The substratum of the matter is compliance; not only with the ICJ's ruling but also the GTA. Under Art. 94 Para. 2 of the UN Charter, if any state or party to a case before the ICJ fails to perform the obligations incumbent upon it under a judgment delivered by the court, the UN Security Council may decide upon measures to be taken to give effect to the judgment; including economic sanctions, trade restrictions or even military action. Nigeria has the responsibility to honor its commitment to the international community, promote international peace and co-operation and advance the course of African brotherhood and good neighborliness.

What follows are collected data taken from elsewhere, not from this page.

## config.mk

```make
export PLATFORM = sky130hd
export DESIGN_NAME = exc_status_unit
export DESIGN_NICKNAME = d
export VERILOG_FILES = /design/src/rtl/exc_pkg.sv /design/src/rtl/exc_status_stack.sv /design/src/rtl/exc_trap_record.sv /design/src/rtl/exc_vector_sel.sv /design/src/rtl/exc_status_unit.sv
export SDC_FILE = /design/constraint.sdc
export NUM_CORES = 1
export LEC_CHECK = 0
export BUFFER_PORTS_ARGS = -buffer_cell sky130_fd_sc_hd__buf_4
export CELL_PAD_IN_SITES_DETAIL_PLACEMENT = 0
export CELL_PAD_IN_SITES_GLOBAL_PLACEMENT = 1
export CORE_MARGIN = 4
export CORE_UTILIZATION = 40
export DETAILED_ROUTE_END_ITERATION = 6
export PLACE_DENSITY_LB_ADDON = 0.1
export SYNTH_ARGS = -nofsm -noshare
export SYNTH_HDL_FRONTEND = slang
export SYNTH_HIERARCHICAL = 1
export SYNTH_SLANG_ARGS = --single-unit
```

## constraint.sdc

```tcl
create_clock -name clk -period 1.2 [get_ports clk]
set_input_delay 0.06 -clock clk [delete_from_list [all_inputs] [get_ports clk]]
set_output_delay 0.06 -clock clk [all_outputs]
set_load 0.01 [all_outputs]
```
==> config.mk <==
export PLATFORM = sky130hd
export DESIGN_NAME = sd_clk_div_top
export DESIGN_NICKNAME = d
export VERILOG_FILES = /design/src/rtl/sd_div_pkg.sv /design/src/rtl/sd_div_regs.sv /design/src/rtl/sd_div_stage.sv /design/src/rtl/sd_clk_div_top.sv
export SDC_FILE = /design/constraint.sdc
export NUM_CORES = 1
export LEC_CHECK = 0
export BUFFER_PORTS_ARGS = -buffer_cell sky130_fd_sc_hd__buf_2
export CAP_MARGIN = 20
export CELL_PAD_IN_SITES_DETAIL_PLACEMENT = 1
export CELL_PAD_IN_SITES_GLOBAL_PLACEMENT = 1
export CORE_MARGIN = 1.5
export CORE_UTILIZATION = 35
export DETAILED_ROUTE_END_ITERATION = 12
export MAX_ROUTING_LAYER = met4
export PLACE_DENSITY = 0.73
export SKIP_CTS_REPAIR_TIMING = 1
export SLEW_MARGIN = 30
export SYNTH_ARGS = -nofsm -noshare
export SYNTH_HDL_FRONTEND = slang
export SYNTH_HIERARCHICAL = 1
export SYNTH_SLANG_ARGS = --single-unit
==> constraint.sdc <==
create_clock -name clk_i -period 3.4 [get_ports clk_i]
set_input_delay 0.85 -clock clk_i [delete_from_list [all_inputs] [get_ports clk_i]]
set_output_delay 0.85 -clock clk_i [all_outputs]
set_load 0.01 [all_outputs]
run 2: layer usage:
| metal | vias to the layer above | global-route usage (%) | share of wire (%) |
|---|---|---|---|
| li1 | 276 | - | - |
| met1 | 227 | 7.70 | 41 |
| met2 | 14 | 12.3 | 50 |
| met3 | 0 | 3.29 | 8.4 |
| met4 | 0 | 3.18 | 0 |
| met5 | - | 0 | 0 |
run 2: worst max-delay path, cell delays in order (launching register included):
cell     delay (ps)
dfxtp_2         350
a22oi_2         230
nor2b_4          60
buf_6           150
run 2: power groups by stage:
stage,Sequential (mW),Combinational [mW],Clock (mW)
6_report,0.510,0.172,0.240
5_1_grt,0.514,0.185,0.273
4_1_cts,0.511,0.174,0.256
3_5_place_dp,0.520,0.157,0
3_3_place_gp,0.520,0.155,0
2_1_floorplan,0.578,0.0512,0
## config.mk

```make
export PLATFORM = sky130hd
export DESIGN_NAME = keyed_wdt
export DESIGN_NICKNAME = d
export VERILOG_FILES = /design/src/rtl/wdt_pkg.sv /design/src/rtl/wdt_keyseq.sv /design/src/rtl/wdt_timebase.sv /design/src/rtl/wdt_ctrl.sv /design/src/rtl/keyed_wdt.sv
export SDC_FILE = /design/constraint.sdc
export NUM_CORES = 1
export LEC_CHECK = 0
export ABC_CLOCK_PERIOD_IN_PS = 2400
export CORE_ASPECT_RATIO = 0.5
export CORE_MARGIN = 10
export CORE_UTILIZATION = 52
export CTS_CLUSTER_SIZE = 40
export DETAILED_ROUTE_END_ITERATION = 16
export HOLD_SLACK_MARGIN = 0.06
export PLACE_DENSITY = 0.79
export SLEW_MARGIN = 40
export SYNTH_ARGS = -nofsm -noshare
export SYNTH_HDL_FRONTEND = slang
export SYNTH_SLANG_ARGS = --single-unit
export TNS_END_PERCENT = 30
```

## constraint.sdc

```tcl
create_clock -name clk -period 2.4 [get_ports clk]
set_clock_uncertainty 0.1 [all_clocks]
set_input_delay 0.72 -clock clk [delete_from_list [all_inputs] [get_ports clk]]
set_output_delay 0.72 -clock clk [all_outputs]
set_load 0.1 [all_outputs]
```

## src/rtl/wdt_pkg.sv

```systemverilog
// Shared constants and types for the keyed watchdog.
// Assumes a 16-bit control register; key words and flag positions are fixed.
package wdt_pkg;
    localparam int REG_W = 16;
    localparam int EXP_W = 3;

    localparam logic [REG_W-1:0] KEY_CFG_A  = 16'h3333;
    localparam logic [REG_W-1:0] KEY_CFG_B  = 16'hCCCC;
    localparam logic [REG_W-1:0] KEY_KICK_A = 16'hAAAA;
    localparam logic [REG_W-1:0] KEY_KICK_B = 16'h5555;

    localparam int BIT_EN   = 15;
    localparam int BIT_RSTF = 13;
    localparam int BIT_NMIF = 12;
    localparam int BIT_MODE = 3;

    typedef enum logic [1:0] {
        KS_IDLE,
        KS_CFG_HALF,
        KS_CFG_OPEN,
        KS_KICK_HALF
    } key_state_e;

    typedef struct packed {
        logic             enable;
        logic             nmi_mode;
        logic [EXP_W-1:0] exp_sel;
    } wdt_cfg_t;
endpackage

```

## src/rtl/wdt_keyseq.sv

```systemverilog
// Key sequence tracker: decodes register accesses into a configuration
// data strobe and a count restart strobe.
// Assumes at most one access per cycle; a read of the register aborts.
module wdt_keyseq
    import wdt_pkg::*;
(
    input  logic             clk,
    input  logic             rst_n,
    input  logic             wd_clear,
    input  logic             acc_wr,
    input  logic             acc_rd,
    input  logic [REG_W-1:0] acc_wdata,
    output logic             data_stb,
    output logic             kick_stb
);
    key_state_e state_q, state_d;

    function automatic key_state_e start_of(input logic [REG_W-1:0] d);
        if (d == KEY_CFG_A)       return KS_CFG_HALF;
        else if (d == KEY_KICK_A) return KS_KICK_HALF;
        else                      return KS_IDLE;
    endfunction

    // Next-state and strobe decode for one register access.
    always_comb begin
        state_d  = state_q;
        data_stb = 1'b0;
        kick_stb = 1'b0;
        if (acc_wr) begin
            unique case (state_q)
                KS_CFG_OPEN: begin
                    data_stb = 1'b1;
                    state_d  = KS_IDLE;
                end
                KS_CFG_HALF:
                    state_d = (acc_wdata == KEY_CFG_B) ? KS_CFG_OPEN : start_of(acc_wdata);
                KS_KICK_HALF: begin
                    if (acc_wdata == KEY_KICK_B) begin
                        kick_stb = 1'b1;
                        state_d  = KS_IDLE;
                    end else begin
                        state_d = start_of(acc_wdata);
                    end
                end
                default: state_d = start_of(acc_wdata);
            endcase
        end else if (acc_rd) begin
            state_d = KS_IDLE;
        end
    end

    // Key state register, cleared by hardware and watchdog reset.
    always_ff @(posedge clk) begin
        if (!rst_n || wd_clear) state_q <= KS_IDLE;
        else                    state_q <= state_d;
    end

    // A lone read leaves no half-finished restart key behind.
    assert_read_aborts_kick_R6: assert property (@(posedge clk) disable iff (!rst_n)
        (acc_rd && !acc_wr) |=> !kick_stb);
endmodule

```

## src/rtl/wdt_timebase.sv

```systemverilog
// Watchdog counter: counts enabled cycles and flags expiry at 2^(BASE_EXP+N).
// Assumes the exponent only changes together with a restart.
module wdt_timebase
    import wdt_pkg::*;
#(
    parameter int BASE_EXP = 19
) (
    input  logic             clk,
    input  logic             rst_n,
    input  logic             enable,
    input  logic [EXP_W-1:0] exp_sel,
    input  logic             restart,
    output logic             expire
);
    localparam int CNT_W = BASE_EXP + (1 << EXP_W) - 1;
    localparam logic [CNT_W-1:0] ONE = {{(CNT_W-1){1'b0}}, 1'b1};

    logic [CNT_W-1:0] cnt_q;
    logic [CNT_W-1:0] last_val;

    // Terminal count for the selected exponent.
    always_comb last_val = (ONE << (BASE_EXP + 32'(exp_sel))) - ONE;

    // Expiry fires on the terminal count unless a restart takes priority.
    always_comb expire = enable && !restart && (cnt_q == last_val);

    // Count register, zeroed on restart, expiry or while disabled.
    always_ff @(posedge clk) begin
        if (!rst_n || restart || expire || !enable) cnt_q <= '0;
        else                                       cnt_q <= cnt_q + ONE;
    end

    assert_cnt_bounded_R2: assert property (@(posedge clk) disable iff (!rst_n)
        cnt_q <= last_val);
    assert_idle_when_off_R12: assert property (@(posedge clk) disable iff (!rst_n)
        !enable |=> (cnt_q == '0));
endmodule

```

## src/rtl/wdt_ctrl.sv

```systemverilog
// Configuration, flags and timeout outputs. Hardware reset clears all;
// a watchdog reset keeps configuration and reset flag.
// Assumes data strobe and expiry never coincide (restart wins in timebase).
module wdt_ctrl
    import wdt_pkg::*;
(
    input  logic     clk,
    input  logic     rst_n,
    input  logic     acc_any,
    input  logic     data_stb,
    input  wdt_cfg_t cfg_in,
    input  logic     keep_nmif,
    input  logic     expire,
    output wdt_cfg_t cfg_q,
    output logic     nmi_flag_q,
    output logic     rst_flag_q,
    output logic     wd_clear,
    output logic     nmi_pulse,
    output logic     sys_rst_req
);
    logic lock_q;
    logic nmi_hit;

    // Decide whether an expiry interrupts or resets.
    always_comb begin
        wd_clear = expire && (!cfg_q.nmi_mode || nmi_flag_q);
        nmi_hit  = expire && cfg_q.nmi_mode && !nmi_flag_q;
    end

    // Write-once configuration and its lock.
    always_ff @(posedge clk) begin
        if (!rst_n) begin
            cfg_q  <= '{enable: 1'b1, nmi_mode: 1'b0, exp_sel: '1};
            lock_q <= 1'b0;
        end else if (wd_clear) begin
            lock_q <= 1'b0;
        end else if (data_stb && !lock_q) begin
            cfg_q  <= cfg_in;
            lock_q <= 1'b1;
        end
    end

    // Interrupt flag: set on first expiry, cleared by config data or watchdog reset.
    always_ff @(posedge clk) begin
        if (!rst_n || wd_clear)          nmi_flag_q <= 1'b0;
        else if (nmi_hit)                nmi_flag_q <= 1'b1;
        else if (data_stb && !keep_nmif) nmi_flag_q <= 1'b0;
    end

    // Reset flag: set by watchdog reset, cleared by any register access.
    always_ff @(posedge clk) begin
        if (!rst_n)       rst_flag_q <= 1'b0;
        else if (wd_clear) rst_flag_q <= 1'b1;
        else if (acc_any)  rst_flag_q <= 1'b0;
    end

    // One-cycle timeout outputs.
    always_ff @(posedge clk) begin
        if (!rst_n) begin
            nmi_pulse   <= 1'b0;
            sys_rst_req <= 1'b0;
        end else begin
            nmi_pulse   <= nmi_hit;
            sys_rst_req <= wd_clear;
        end
    end

    assert_pulses_exclusive_R9: assert property (@(posedge clk) disable iff (!rst_n)
        !(nmi_pulse && sys_rst_req));
    assert_escalate_R9: assert property (@(posedge clk) disable iff (!rst_n)
        (expire && nmi_flag_q) |=> sys_rst_req);
    assert_rst_flag_on_req_R7: assert property (@(posedge clk) disable iff (!rst_n)
        sys_rst_req |-> rst_flag_q);
    assert_single_req_R7: assert property (@(posedge clk) disable iff (!rst_n)
        sys_rst_req |=> !sys_rst_req);
    assert_nmi_flag_on_pulse_R8: assert property (@(posedge clk) disable iff (!rst_n)
        nmi_pulse |-> nmi_flag_q);
    assert_write_once_R4: assert property (@(posedge clk) disable iff (!rst_n)
        (data_stb && lock_q) |=> $stable(cfg_q));
    assert_flag_access_clear_R10: assert property (@(posedge clk) disable iff (!rst_n)
        (acc_any && !wd_clear) |=> !rst_flag_q);
endmodule

```

## src/rtl/keyed_wdt.sv

```systemverilog
// Keyed watchdog top: wires key decode, counter and control, and forms
// the read view of the control register (count never visible).
// Assumes a single-cycle register bus with separate write and read strobes.
module keyed_wdt
    import wdt_pkg::*;
#(
    parameter int BASE_EXP = 19
) (
    input  logic             clk,
    input  logic             rst_n,
    input  logic             wdt_wr,
    input  logic             wdt_rd,
    input  logic [REG_W-1:0] wdt_wdata,
    output logic [REG_W-1:0] wdt_rdata,
    output logic             nmi_pulse,
    output logic             sys_rst_req
);
    logic     data_stb, kick_stb, expire, wd_clear;
    logic     nmi_flag, rst_flag;
    wdt_cfg_t cfg, cfg_in;

    // Unpack configuration fields from the write data.
    always_comb begin
        cfg_in.enable   = wdt_wdata[BIT_EN];
        cfg_in.nmi_mode = wdt_wdata[BIT_MODE];
        cfg_in.exp_sel  = wdt_wdata[EXP_W-1:0];
    end

    wdt_keyseq u_keyseq (
        .clk      (clk),
        .rst_n    (rst_n),
        .wd_clear (wd_clear),
        .acc_wr   (wdt_wr),
        .acc_rd   (wdt_rd),
        .acc_wdata(wdt_wdata),
        .data_stb (data_stb),
        .kick_stb (kick_stb)
    );

    wdt_timebase #(.BASE_EXP(BASE_EXP)) u_timebase (
        .clk    (clk),
        .rst_n  (rst_n),
        .enable (cfg.enable),
        .exp_sel(cfg.exp_sel),
        .restart(kick_stb || data_stb),
        .expire (expire)
    );

    wdt_ctrl u_ctrl (
        .clk        (clk),
        .rst_n      (rst_n),
        .acc_any    (wdt_wr || wdt_rd),
        .data_stb   (data_stb),
        .cfg_in     (cfg_in),
        .keep_nmif  (wdt_wdata[BIT_NMIF]),
        .expire     (expire),
        .cfg_q      (cfg),
        .nmi_flag_q (nmi_flag),
        .rst_flag_q (rst_flag),
        .wd_clear   (wd_clear),
        .nmi_pulse  (nmi_pulse),
        .sys_rst_req(sys_rst_req)
    );

    // Register read view.
    always_comb begin
        wdt_rdata                = '0;
        wdt_rdata[BIT_EN]        = cfg.enable;
        wdt_rdata[BIT_RSTF]      = rst_flag;
        wdt_rdata[BIT_NMIF]      = nmi_flag;
        wdt_rdata[BIT_MODE]      = cfg.nmi_mode;
        wdt_rdata[EXP_W-1:0]     = cfg.exp_sel;
    end
endmodule

```

==> metrics.txt, run 1 <==
worst skew pair latency=290 ps; crit share post-route=0.959; Worst Path Required=2470 ps; share of layout cells above drive strength 1=0.192; largest family of logic cells by synthesized area=simple AND/OR/NAND/NOR gates; Worst path slowest cell=clkdlybuf4s50_1; Sink Count=38; critical path startpoint category=input pin; global-route wire length before repair=8710 um; Synth Register Bits=38; combinational power share=0.142; Synth Area in Simple Gates=0.304; Final WS setup=99.0 ps; DRT Wirelength=5690 um; Post-synth EDFFs=0; Avg Cell Area, Syn=8.30 um^2; largest net degree at the start of global routing=18; Layout fillers=290; Min Clock Period, post-route=2300 ps; core footprint=3940 um^2; Largest delay share family, worst path=buffers and inverters; Die W=111 um; Int Power=0.921 mW; Vias=2035; Die Ht=65.5 um; CTS tree=built; pwr dens=442 nW/um^2; Synth Area in Compound Gates=0.117; switching part of the total=0.257; Finish-stage setup viols=0; CP Class=in2reg; Non-Filler Instances=362; Mapped Cells=260; setup_tns=0 ps; Leak=1.08 nW; GRT Overall Usage=0.142; First-pass DRT Iterations=4; placed cells=352; Synth Area in XOR/XNOR=0.110; # rows=16; worst hold path type=reg2reg; antenna cell count=0; CP max FO=2; Starting Density=0.547; placed cell area=2570 um^2; sequential element share of the synthesized area=0.353; final core utilization=0.710; sw power=0.318 mW; Hold Vio Cnt, Final=0; Buf/Inv on CP=2; cts bufs inserted=5; DRC violations left=0; initial antenna violation count=0; ANT nets after route=0; crit path DAT=2370 ps; Adder-Cell Fraction of Synth Area=0.0116; vias in the first global route=1893; Largest stage delay, worst path=480 ps; vias per cell=5.62; area used by multi-input combinational logic=1340 um^2; Max rail drop VDD=271 uV; cts hold-fix bufs=0; Clock Root Buffer=clkbuf_8; WL/cell=15.7 um; Flop pwr share=0.514; Area Overhead vs Synth=29.9%; drt initial violations=235; Primary FF master, synth=dfxtp_1; cell area after synthesis=2160 um^2; warnings from Yosys=0; RePlAce Congestion=0.867; FF/Latch Area=767 um^2; Clock Pin Slew Worst Setup and Hold Paths=70 ps; pre-CTS WS=-345 ps; post-synthesis mux area share=0.0186; post-DP HPWL=3820 um; grt total ovfl=0; outcome=complete, no violations; critical path capture point type=flip-flop; Async S/R FF share, synth=0; Clk pwr share=0.344; CP Cell Sequence=clkdlybuf4s50_1 > nor4bb_4 > nand2_1 > o21ai_2 > buf_4 > a221oi_2 > a22oi_1 > a211oi_1; CTS Buffer Depth=2; fmax=435 MHz; Die ar.=7280 um^2; I/O pin total=38; design area=2800 um^2; MaxCap Viol Count=0; Cell variety after synth=49; H-tree depth=2; Port Buffers=28; # nets final=331; count of final max-slew check failures=0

Also, the consequences of back-peddling on the ICJ verdict go beyond denting Nigeria’s reputation and standing in the international community, particularly bearing in mind her desire to become a member of the UN Security Council. The world is watching!

The author of this article has made relevant references to the Viena Convention on the Law of Treaties, which was signed on May 23, 1969, to support Cameroon's position on the acquisition of Bakassi from Nigeria. Click on the URL below for a better understanding of this posting.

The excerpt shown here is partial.